Segment Start: DATA SHOWN
This is an optimization exercise on Yosys and OpenROAD, whose aim is small area, a short achievable clock period and few clock cycles, not a production implementation. Only simulation tests tie the RTL to the original design; equivalence was not proved. Power is estimated from default activity; no workload was simulated.

**design.v**
```verilog
module grf_sbox #(
    parameter [1:0] T = 2'd0
) (
    input  wire [5:0] x,
    output reg  [7:0] v
);
  always @* begin
    case ({T, x})
      8'h00: v = 8'hEF;
      8'h01: v = 8'h03;
      8'h02: v = 8'h41;
      8'h03: v = 8'hFD;
      8'h04: v = 8'hD8;
      8'h05: v = 8'h74;
      8'h06: v = 8'h1E;
      8'h07: v = 8'h47;
      8'h08: v = 8'h26;
      8'h09: v = 8'hEF;
      8'h0A: v = 8'hFB;
      8'h0B: v = 8'h22;
      8'h0C: v = 8'hB3;
      8'h0D: v = 8'hD8;
      8'h0E: v = 8'h84;
      8'h0F: v = 8'h1E;
      8'h10: v = 8'h39;
      8'h11: v = 8'hAC;
      8'h12: v = 8'hA7;
      8'h13: v = 8'h60;
      8'h14: v = 8'h62;
      8'h15: v = 8'hC1;
      8'h16: v = 8'hCD;
      8'h17: v = 8'hBA;
      8'h18: v = 8'h5C;
      8'h19: v = 8'h96;
      8'h1A: v = 8'h90;
      8'h1B: v = 8'h59;
      8'h1C: v = 8'h05;
      8'h1D: v = 8'h3B;
      8'h1E: v = 8'h7A;
      8'h1F: v = 8'h85;
      8'h20: v = 8'h40;
      8'h21: v = 8'hFD;
      8'h22: v = 8'h1E;
      8'h23: v = 8'hC8;
      8'h24: v = 8'hE7;
      8'h25: v = 8'h8A;
      8'h26: v = 8'h8B;
      8'h27: v = 8'h21;
      8'h28: v = 8'hDA;
      8'h29: v = 8'h43;
      8'h2A: v = 8'h64;
      8'h2B: v = 8'h9F;
      8'h2C: v = 8'h2D;
      8'h2D: v = 8'h14;
      8'h2E: v = 8'hB1;
      8'h2F: v = 8'h72;
      8'h30: v = 8'hF5;
      8'h31: v = 8'h5B;
      8'h32: v = 8'hC8;
      8'h33: v = 8'hB6;
      8'h34: v = 8'h9C;
      8'h35: v = 8'h37;
      8'h36: v = 8'h76;
      8'h37: v = 8'hEC;
      8'h38: v = 8'h39;
      8'h39: v = 8'hA0;
      8'h3A: v = 8'hA3;
      8'h3B: v = 8'h05;
      8'h3C: v = 8'h52;
      8'h3D: v = 8'h6E;
      8'h3E: v = 8'h0F;
      8'h3F: v = 8'hD9;
      8'h40: v = 8'hA7;
      8'h41: v = 8'hDD;
      8'h42: v = 8'h0D;
      8'h43: v = 8'h78;
      8'h44: v = 8'h9E;
      8'h45: v = 8'h0B;
      8'h46: v = 8'hE3;
      8'h47: v = 8'h95;
      8'h48: v = 8'h60;
      8'h49: v = 8'h36;
      8'h4A: v = 8'h36;
      8'h4B: v = 8'h4F;
      8'h4C: v = 8'hF9;
      8'h4D: v = 8'h60;
      8'h4E: v = 8'h5A;
      8'h4F: v = 8'hA3;
      8'h50: v = 8'h11;
      8'h51: v = 8'h24;
      8'h52: v = 8'hD2;
      8'h53: v = 8'h87;
      8'h54: v = 8'hC8;
      8'h55: v = 8'h52;
      8'h56: v = 8'h75;
      8'h57: v = 8'hEC;
      8'h58: v = 8'hBB;
      8'h59: v = 8'hC1;
      8'h5A: v = 8'h4C;
      8'h5B: v = 8'hBA;
      8'h5C: v = 8'h24;
      8'h5D: v = 8'hFE;
      8'h5E: v = 8'h8F;
      8'h5F: v = 8'h19;
      8'h60: v = 8'hDA;
      8'h61: v = 8'h13;
      8'h62: v = 8'h66;
      8'h63: v = 8'hAF;
      8'h64: v = 8'h49;
      8'h65: v = 8'hD0;
      8'h66: v = 8'h90;
      8'h67: v = 8'h06;
      8'h68: v = 8'h8C;
      8'h69: v = 8'h6A;
      8'h6A: v = 8'hFB;
      8'h6B: v = 8'h91;
      8'h6C: v = 8'h37;
      8'h6D: v = 8'h8D;
      8'h6E: v = 8'h0D;
      8'h6F: v = 8'h78;
      8'h70: v = 8'hBF;
      8'h71: v = 8'h49;
      8'h72: v = 8'h11;
      8'h73: v = 8'hF4;
      8'h74: v = 8'h23;
      8'h75: v = 8'hE5;
      8'h76: v = 8'hCE;
      8'h77: v = 8'h3B;
      8'h78: v = 8'h55;
      8'h79: v = 8'hBC;
      8'h7A: v = 8'hA2;
      8'h7B: v = 8'h57;
      8'h7C: v = 8'hE8;
      8'h7D: v = 8'h22;
      8'h7E: v = 8'h74;
      8'h7F: v = 8'hCE;
      8'h80: v = 8'h2C;
      8'h81: v = 8'hEA;
      8'h82: v = 8'hC1;
      8'h83: v = 8'hBF;
      8'h84: v = 8'h4A;
      8'h85: v = 8'h24;
      8'h86: v = 8'h1F;
      8'h87: v = 8'hC2;
      8'h88: v = 8'h79;
      8'h89: v = 8'h47;
      8'h8A: v = 8'hA2;
      8'h8B: v = 8'h7C;
      8'h8C: v = 8'hB6;
      8'h8D: v = 8'hD9;
      8'h8E: v = 8'h68;
      8'h8F: v = 8'h15;
      8'h90: v = 8'h80;
      8'h91: v = 8'h56;
      8'h92: v = 8'h5D;
      8'h93: v = 8'h01;
      8'h94: v = 8'h33;
      8'h95: v = 8'hFD;
      8'h96: v = 8'hF4;
      8'h97: v = 8'hAE;
      8'h98: v = 8'hDE;
      8'h99: v = 8'h30;
      8'h9A: v = 8'h07;
      8'h9B: v = 8'h9B;
      8'h9C: v = 8'hE5;
      8'h9D: v = 8'h83;
      8'h9E: v = 8'h9B;
      8'h9F: v = 8'h68;
      8'hA0: v = 8'h49;
      8'hA1: v = 8'hB4;
      8'hA2: v = 8'h2E;
      8'hA3: v = 8'h83;
      8'hA4: v = 8'h1F;
      8'hA5: v = 8'hC2;
      8'hA6: v = 8'hB5;
      8'hA7: v = 8'h7C;
      8'hA8: v = 8'hA2;
      8'hA9: v = 8'h19;
      8'hAA: v = 8'hD8;
      8'hAB: v = 8'hE5;
      8'hAC: v = 8'h7C;
      8'hAD: v = 8'h2F;
      8'hAE: v = 8'h83;
      8'hAF: v = 8'hDA;
      8'hB0: v = 8'hF7;
      8'hB1: v = 8'h6B;
      8'hB2: v = 8'h90;
      8'hB3: v = 8'hFE;
      8'hB4: v = 8'hC4;
      8'hB5: v = 8'h01;
      8'hB6: v = 8'h5A;
      8'hB7: v = 8'h97;
      8'hB8: v = 8'h61;
      8'hB9: v = 8'hA6;
      8'hBA: v = 8'h3D;
      8'hBB: v = 8'h40;
      8'hBC: v = 8'h0B;
      8'hBD: v = 8'h58;
      8'hBE: v = 8'hE6;
      8'hBF: v = 8'h3D;
      8'hC0: v = 8'h4D;
      8'hC1: v = 8'hD1;
      8'hC2: v = 8'hB2;
      8'hC3: v = 8'h0F;
      8'hC4: v = 8'h28;
      8'hC5: v = 8'hBD;
      8'hC6: v = 8'hE4;
      8'hC7: v = 8'h78;
      8'hC8: v = 8'hF6;
      8'hC9: v = 8'h4A;
      8'hCA: v = 8'h0F;
      8'hCB: v = 8'h93;
      8'hCC: v = 8'h8B;
      8'hCD: v = 8'h17;
      8'hCE: v = 8'hD1;
      8'hCF: v = 8'hA4;
      8'hD0: v = 8'h3A;
      8'hD1: v = 8'hEC;
      8'hD2: v = 8'hC9;
      8'hD3: v = 8'h35;
      8'hD4: v = 8'h93;
      8'hD5: v = 8'h56;
      8'hD6: v = 8'h7E;
      8'hD7: v = 8'hCB;
      8'hD8: v = 8'h55;
      8'hD9: v = 8'h20;
      8'hDA: v = 8'hA0;
      8'hDB: v = 8'hFE;
      8'hDC: v = 8'h6C;
      8'hDD: v = 8'h89;
      8'hDE: v = 8'h17;
      8'hDF: v = 8'h62;
      8'hE0: v = 8'h17;
      8'hE1: v = 8'h62;
      8'hE2: v = 8'h4B;
      8'hE3: v = 8'hB1;
      8'hE4: v = 8'hB4;
      8'hE5: v = 8'hDE;
      8'hE6: v = 8'hD1;
      8'hE7: v = 8'h87;
      8'hE8: v = 8'hC9;
      8'hE9: v = 8'h14;
      8'hEA: v = 8'h3C;
      8'hEB: v = 8'h4A;
      8'hEC: v = 8'h7E;
      8'hED: v = 8'hA8;
      8'hEE: v = 8'hE2;
      8'hEF: v = 8'h7D;
      8'hF0: v = 8'hA0;
      8'hF1: v = 8'h9F;
      8'hF2: v = 8'hF6;
      8'hF3: v = 8'h5C;
      8'hF4: v = 8'h6A;
      8'hF5: v = 8'h09;
      8'hF6: v = 8'h8D;
      8'hF7: v = 8'hF0;
      8'hF8: v = 8'h0F;
      8'hF9: v = 8'hE3;
      8'hFA: v = 8'h53;
      8'hFB: v = 8'h25;
      8'hFC: v = 8'h95;
      8'hFD: v = 8'h36;
      8'hFE: v = 8'h28;
      8'hFF: v = 8'hCB;
      default: v = 8'h00;
    endcase
  end
endmodule
module grf_desdec (
    input  wire [63:0] din,
    output wire [63:0] dout
);
  localparam [64*8-1:0] IP = {
      8'd58, 8'd50, 8'd42, 8'd34, 8'd26, 8'd18, 8'd10, 8'd2,
      8'd60, 8'd52, 8'd44, 8'd36, 8'd28, 8'd20, 8'd12, 8'd4,
      8'd62, 8'd54, 8'd46, 8'd38, 8'd30, 8'd22, 8'd14, 8'd6,
      8'd64, 8'd56, 8'd48, 8'd40, 8'd32, 8'd24, 8'd16, 8'd8,
      8'd57, 8'd49, 8'd41, 8'd33, 8'd25, 8'd17, 8'd9,  8'd1,
      8'd59, 8'd51, 8'd43, 8'd35, 8'd27, 8'd19, 8'd11, 8'd3,
      8'd61, 8'd53, 8'd45, 8'd37, 8'd29, 8'd21, 8'd13, 8'd5,
      8'd63, 8'd55, 8'd47, 8'd39, 8'd31, 8'd23, 8'd15, 8'd7};
  localparam [64*8-1:0] FP = {
      8'd40, 8'd8,  8'd48, 8'd16, 8'd56, 8'd24, 8'd64, 8'd32,
      8'd39, 8'd7,  8'd47, 8'd15, 8'd55, 8'd23, 8'd63, 8'd31,
      8'd38, 8'd6,  8'd46, 8'd14, 8'd54, 8'd22, 8'd62, 8'd30,
      8'd37, 8'd5,  8'd45, 8'd13, 8'd53, 8'd21, 8'd61, 8'd29,
      8'd36, 8'd4,  8'd44, 8'd12, 8'd52, 8'd20, 8'd60, 8'd28,
      8'd35, 8'd3,  8'd43, 8'd11, 8'd51, 8'd19, 8'd59, 8'd27,
      8'd34, 8'd2,  8'd42, 8'd10, 8'd50, 8'd18, 8'd58, 8'd26,
      8'd33, 8'd1,  8'd41, 8'd9,  8'd49, 8'd17, 8'd57, 8'd25};
  localparam [32*8-1:0] TP = {
      8'd16, 8'd7,  8'd20, 8'd21, 8'd29, 8'd12, 8'd28, 8'd17,
      8'd1,  8'd15, 8'd23, 8'd26, 8'd5,  8'd18, 8'd31, 8'd10,
      8'd2,  8'd8,  8'd24, 8'd14, 8'd32, 8'd27, 8'd3,  8'd9,
      8'd19, 8'd13, 8'd30, 8'd6,  8'd22, 8'd11, 8'd4,  8'd25};
  wire [63:0] t;       
  wire [63:0] lr;      
  wire [31:0] s;       
  wire [31:0] f;       
  genvar i;
  generate
    for (i = 0; i < 64; i = i + 1) begin : g_ip
      localparam integer SRC = IP[8*(63-i) +: 8] - 1;
      assign t[8*(i/8) + 7 - i%8] = din[8*(SRC/8) + 7 - SRC%8];
    end
  endgenerate
  wire [7:0] r0 = t[39:32];
  wire [7:0] r1 = t[47:40];
  wire [7:0] r2 = t[55:48];
  wire [7:0] r3 = t[63:56];
  wire [5:0] e0 = {r3[0],   r0[7:3]};
  wire [5:0] e1 = {r0[4:0], r1[7]};
  wire [5:0] e2 = {r0[0],   r1[7:3]};
  wire [5:0] e3 = {r1[4:0], r2[7]};
  wire [5:0] e4 = {r1[0],   r2[7:3]};
  wire [5:0] e5 = {r2[4:0], r3[7]};
  wire [5:0] e6 = {r2[0],   r3[7:3]};
  wire [5:0] e7 = {r3[4:0], r0[7]};
  wire [7:0] sb0h, sb0l, sb1h, sb1l, sb2h, sb2l, sb3h, sb3l;
  grf_sbox #(.T(2'd0)) u_sb0h (.x(e0), .v(sb0h));
  grf_sbox #(.T(2'd0)) u_sb0l (.x(e1), .v(sb0l));
  grf_sbox #(.T(2'd1)) u_sb1h (.x(e2), .v(sb1h));
  grf_sbox #(.T(2'd1)) u_sb1l (.x(e3), .v(sb1l));
  grf_sbox #(.T(2'd2)) u_sb2h (.x(e4), .v(sb2h));
  grf_sbox #(.T(2'd2)) u_sb2l (.x(e5), .v(sb2l));
  grf_sbox #(.T(2'd3)) u_sb3h (.x(e6), .v(sb3h));
  grf_sbox #(.T(2'd3)) u_sb3l (.x(e7), .v(sb3l));
  assign s = {sb3h[7:4], sb3l[3:0], sb2h[7:4], sb2l[3:0],
              sb1h[7:4], sb1l[3:0], sb0h[7:4], sb0l[3:0]};
  generate
    for (i = 0; i < 32; i = i + 1) begin : g_pbox
      localparam integer SRC = TP[8*(31-i) +: 8] - 1;
      assign f[8*(i/8) + 7 - i%8] = s[8*(SRC/8) + 7 - SRC%8];
    end
  endgenerate
  assign lr = {t[63:32], t[31:0] ^ f};
  generate
    for (i = 0; i < 64; i = i + 1) begin : g_fp
      localparam integer SRC = FP[8*(63-i) +: 8] - 1;
      assign dout[8*(i/8) + 7 - i%8] = lr[8*(SRC/8) + 7 - SRC%8];
    end
  endgenerate
endmodule
module grf_shuf (
    input  wire [63:0] x,
    output wire [63:0] y
);
  wire [7:0] b7 = x[63:56];
  reg  [7:0] sw;
  always @* begin
    case (b7)
      8'h00: sw = 8'h2B;
      8'h2B: sw = 8'h00;
      8'h6C: sw = 8'h80;
      8'h80: sw = 8'h6C;
      8'h01: sw = 8'h68;
      8'h68: sw = 8'h01;
      8'h48: sw = 8'h77;
      8'h77: sw = 8'h48;
      8'h60: sw = 8'hFF;
      8'hFF: sw = 8'h60;
      8'hB9: sw = 8'hC0;
      8'hC0: sw = 8'hB9;
      8'hFE: sw = 8'hEB;
      8'hEB: sw = 8'hFE;
      default: sw = b7;
    endcase
  end
  assign y = {sw,           
              x[47:40],     
              x[23:16],     
              x[15:8],      
              x[7:0],       
              x[55:48],     
              x[39:32],     
              x[31:24]};    
endmodule
module grf_cycleof (
    input  wire [30:0] cs,
    output reg  [4:0]  cycle
);
  always @* begin
    if (cs >= 31'd1000000000)     cycle = 5'd25;
    else if (cs >= 31'd100000000) cycle = 5'd24;
    else if (cs >= 31'd10000000)  cycle = 5'd23;
    else if (cs >= 31'd1000000)   cycle = 5'd22;
    else if (cs >= 31'd100000)    cycle = 5'd15;
    else if (cs >= 31'd10000)     cycle = 5'd14;
    else if (cs >= 31'd1000)      cycle = 5'd5;
    else if (cs >= 31'd100)       cycle = 5'd4;
    else                          cycle = 5'd1;
  end
endmodule
module grfdec_cipher (
    input  wire        clk,
    input  wire        rst,
    input  wire        cmd_valid,
    output wire        cmd_ready,
    input  wire [31:0] cmd_word,
    input  wire [31:0] src,
    input  wire [31:0] len,
    input  wire [31:0] csize,
    input  wire [7:0]  typ,
    input  wire [63:0] blk_in,
    output wire        done,
    output wire [7:0]  ecode,
    output wire [63:0] blk_out,
    output wire [4:0]  cycle_out,
    output wire        mem_en,
    output wire        mem_we,
    output wire [8:0]  mem_addr,
    output wire [63:0] mem_wdata,
    input  wire [63:0] mem_rdata
);
  localparam [7:0] OP_NOP      = 8'h00;
  localparam [7:0] OP_DESBLK   = 8'h01;
  localparam [7:0] OP_SHUFBLK  = 8'h02;
  localparam [7:0] OP_CYCLE    = 8'h03;
  localparam [7:0] OP_DECHDR   = 8'h10;
  localparam [7:0] OP_DECMIX   = 8'h11;
  localparam [7:0] OP_DECIPHER = 8'h12;
  localparam [1:0] E_NONE      = 2'd0;
  localparam [1:0] E_ILLEGAL   = 2'd1;
  localparam [1:0] E_MALFORMED = 2'd2;
  localparam [1:0] E_RANGE     = 2'd3;
  reg        busy;         
  reg [1:0]  ph;           
  reg        done_r;
  reg [63:0] blk_r;
  reg [1:0]  ecode_r;
  reg [4:0]  cycle_r;
  reg [8:0]  a0, a1;       
  reg        f0, f1;       
  reg        v0, v1;       
  reg [9:0]  endw;         
  reg [4:0]  lead;         
  reg        inlead;       
  reg [4:0]  dd;           
  reg [3:0]  js;           
  reg        sh;           
  reg [63:0] wbuf;         
  assign cmd_ready = !busy;
  assign done      = done_r;
  assign ecode     = {6'd0, ecode_r};
  assign blk_out   = blk_r;
  assign cycle_out = cycle_r;
  wire accept = cmd_valid && !busy;
  wire       hi_zero   = (cmd_word[31:8] == 24'd0);
  wire [7:0] op        = cmd_word[7:0];
  wire       is_nop    = hi_zero && (op == OP_NOP);
  wire       is_desblk = hi_zero && (op == OP_DESBLK);
  wire       is_shuf   = hi_zero && (op == OP_SHUFBLK);
  wire       is_cycle  = hi_zero && (op == OP_CYCLE);
  wire       is_dechdr = hi_zero && (op == OP_DECHDR);
  wire       is_decmix = hi_zero && (op == OP_DECMIX);
  wire       is_decip  = hi_zero && (op == OP_DECIPHER);
  wire       is_buf    = is_dechdr || is_decmix || is_decip;
  wire       legal     = is_nop || is_desblk || is_shuf || is_cycle || is_buf;
  wire       m_mix     = is_decmix || (is_decip && typ[1]);
  wire       m_hdr     = is_dechdr || (is_decip && !typ[1] && typ[2]);
  wire       len_neg   = len[31];
  wire       cs_neg    = csize[31];
  wire       misalign  = (len[2:0] != 3'd0) || (src[2:0] != 3'd0);
  wire       buf_malf  = len_neg || ((m_mix || m_hdr) && misalign) || (m_mix && cs_neg);
  wire [13:0] lo_sum   = {1'b0, src[12:0]} + {1'b0, len[12:0]};
  wire       out_range = (src[31:13] != 19'd0) || (len[30:13] != 18'd0) || (lo_sum > 14'd4096);
  wire       ge2 = (csize[30:0] >= 31'd100);
  wire       ge3 = (csize[30:0] >= 31'd1000);
  wire       ge4 = (csize[30:0] >= 31'd10000);
  wire       ge5 = (csize[30:0] >= 31'd100000);
  wire       ge6 = (csize[30:0] >= 31'd1000000);
  wire       ge7 = (csize[30:0] >= 31'd10000000);
  wire       ge8 = (csize[30:0] >= 31'd100000000);
  wire       ge9 = (csize[30:0] >= 31'd1000000000);
  reg  [4:0] cyc_val;
  reg  [4:0] dd0;
  always @* begin
    if (ge9)      begin cyc_val = 5'd25; dd0 = 5'd6;  end
    else if (ge8) begin cyc_val = 5'd24; dd0 = 5'd5;  end
    else if (ge7) begin cyc_val = 5'd23; dd0 = 5'd4;  end
    else if (ge6) begin cyc_val = 5'd22; dd0 = 5'd3;  end
    else if (ge5) begin cyc_val = 5'd15; dd0 = 5'd11; end
    else if (ge4) begin cyc_val = 5'd14; dd0 = 5'd9;  end
    else if (ge3) begin cyc_val = 5'd5;  dd0 = 5'd1;  end
    else if (ge2) begin cyc_val = 5'd4;  dd0 = 5'd1;  end
    else          begin cyc_val = 5'd1;  dd0 = 5'd1;  end
  end
  wire [9:0] nblocks  = len[12:3];
  wire       buf_ok   = is_buf && !buf_malf && !out_range;
  wire       has_work = buf_ok && (m_mix || m_hdr) && (nblocks != 10'd0);
  wire       two      = (nblocks[9:1] != 9'd0);    
  wire [9:0] endw_hdr = {1'b0, src[11:3]} + 10'd20;
  wire [9:0] endw0    = (m_hdr && nblocks > 10'd20) ? endw_hdr : lo_sum[12:3];
  reg [1:0] ecode_val;
  always @* begin
    if (!legal)
      ecode_val = E_ILLEGAL;
    else if ((is_cycle && cs_neg) || (is_buf && buf_malf))
      ecode_val = E_MALFORMED;
    else if (is_buf && out_range)
      ecode_val = E_RANGE;
    else
      ecode_val = E_NONE;
  end
  wire [63:0] xin = busy ? mem_rdata : blk_in;
  wire        sel_des = busy ? (ph[1] ? f1 : f0) : !cmd_word[1];
  wire [63:0] des_out;
  wire [63:0] shuf_out;
  grf_desdec u_des  (.din(xin), .dout(des_out));
  grf_shuf   u_shuf (.x(xin),   .y(shuf_out));
  wire [63:0] blk_res = sel_des ? des_out : shuf_out;
  wire [8:0] gbase  = ph[0] ? a0 : a1;
  wire [9:0] g_one  = {1'b0, gbase} + 10'd1;
  wire [9:0] g_js   = {1'b0, gbase} + {6'd0, js};
  wire [9:0] g_dd   = {1'b0, gbase} + {6'd0, dd[3:0]};
  wire [9:0] gnext  = inlead ? g_one : sh ? g_js : g_dd;
  wire       gdes   = inlead || !sh;
  wire       more   = (gnext < endw);
  wire [4:0] dd_sh  = dd - {1'b0, js};
  wire [3:0] js_des = js - dd[3:0] + 4'd1;
  always @(posedge clk) begin
    wbuf <= blk_res;
    if (rst) begin
      busy    <= 1'b0;
      ph      <= 2'd0;
      done_r  <= 1'b0;
      blk_r   <= 64'd0;
      ecode_r <= E_NONE;
      cycle_r <= 5'd0;
    end else begin
      done_r <= 1'b0;
      if (accept) begin
        ecode_r <= ecode_val;
        if (is_desblk || is_shuf)
          blk_r <= blk_res;
        if ((is_cycle && !cs_neg) || (buf_ok && m_mix))
          cycle_r <= cyc_val;
        a0      <= src[11:3];
        a1      <= src[11:3] + 9'd1;
        f0      <= 1'b1;
        f1      <= 1'b1;
        v1      <= two;
        endw    <= endw0;
        lead    <= 5'd18;
        inlead  <= 1'b1;
        dd      <= dd0;
        js      <= 4'd8;
        sh      <= ge4 && !ge6;       
        ph      <= 2'd0;
        if (has_work)
          busy <= 1'b1;
        else
          done_r <= 1'b1;
      end else if (busy) begin
        ph <= ph + 2'd1;
        if (ph[1]) begin
          if (inlead) begin
            lead   <= lead - 5'd1;
            inlead <= (lead != 5'd1);
          end else if (sh) begin
            dd <= dd_sh;
            js <= 4'd7;
            sh <= (dd_sh >= 5'd8);
          end else begin
            js <= js_des;
            dd <= cycle_r;
            sh <= ({1'b0, js_des} < cycle_r);
          end
          if (!ph[0]) begin
            a0 <= gnext[8:0];
            f0 <= gdes;
            v0 <= v1 && more;
            if (!v1) begin
              busy   <= 1'b0;
              done_r <= 1'b1;
            end
          end else begin
            a1 <= gnext[8:0];
            f1 <= gdes;
            v1 <= v0 && more;
            if (!v0) begin
              busy   <= 1'b0;
              done_r <= 1'b1;
            end
          end
        end
      end
    end
  end
  assign mem_en    = busy && (!ph[0] || v1);
  assign mem_we    = ph[1];
  assign mem_addr  = ph[0] ? a1 : a0;
  assign mem_wdata = wbuf;
endmodule
```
Segment End: DATA SHOWN
### EXERCISE GOAL
Since only the number is needed, state how many lines of the listing contain the word "gbase".

### RESPONSE TO THE TASK
4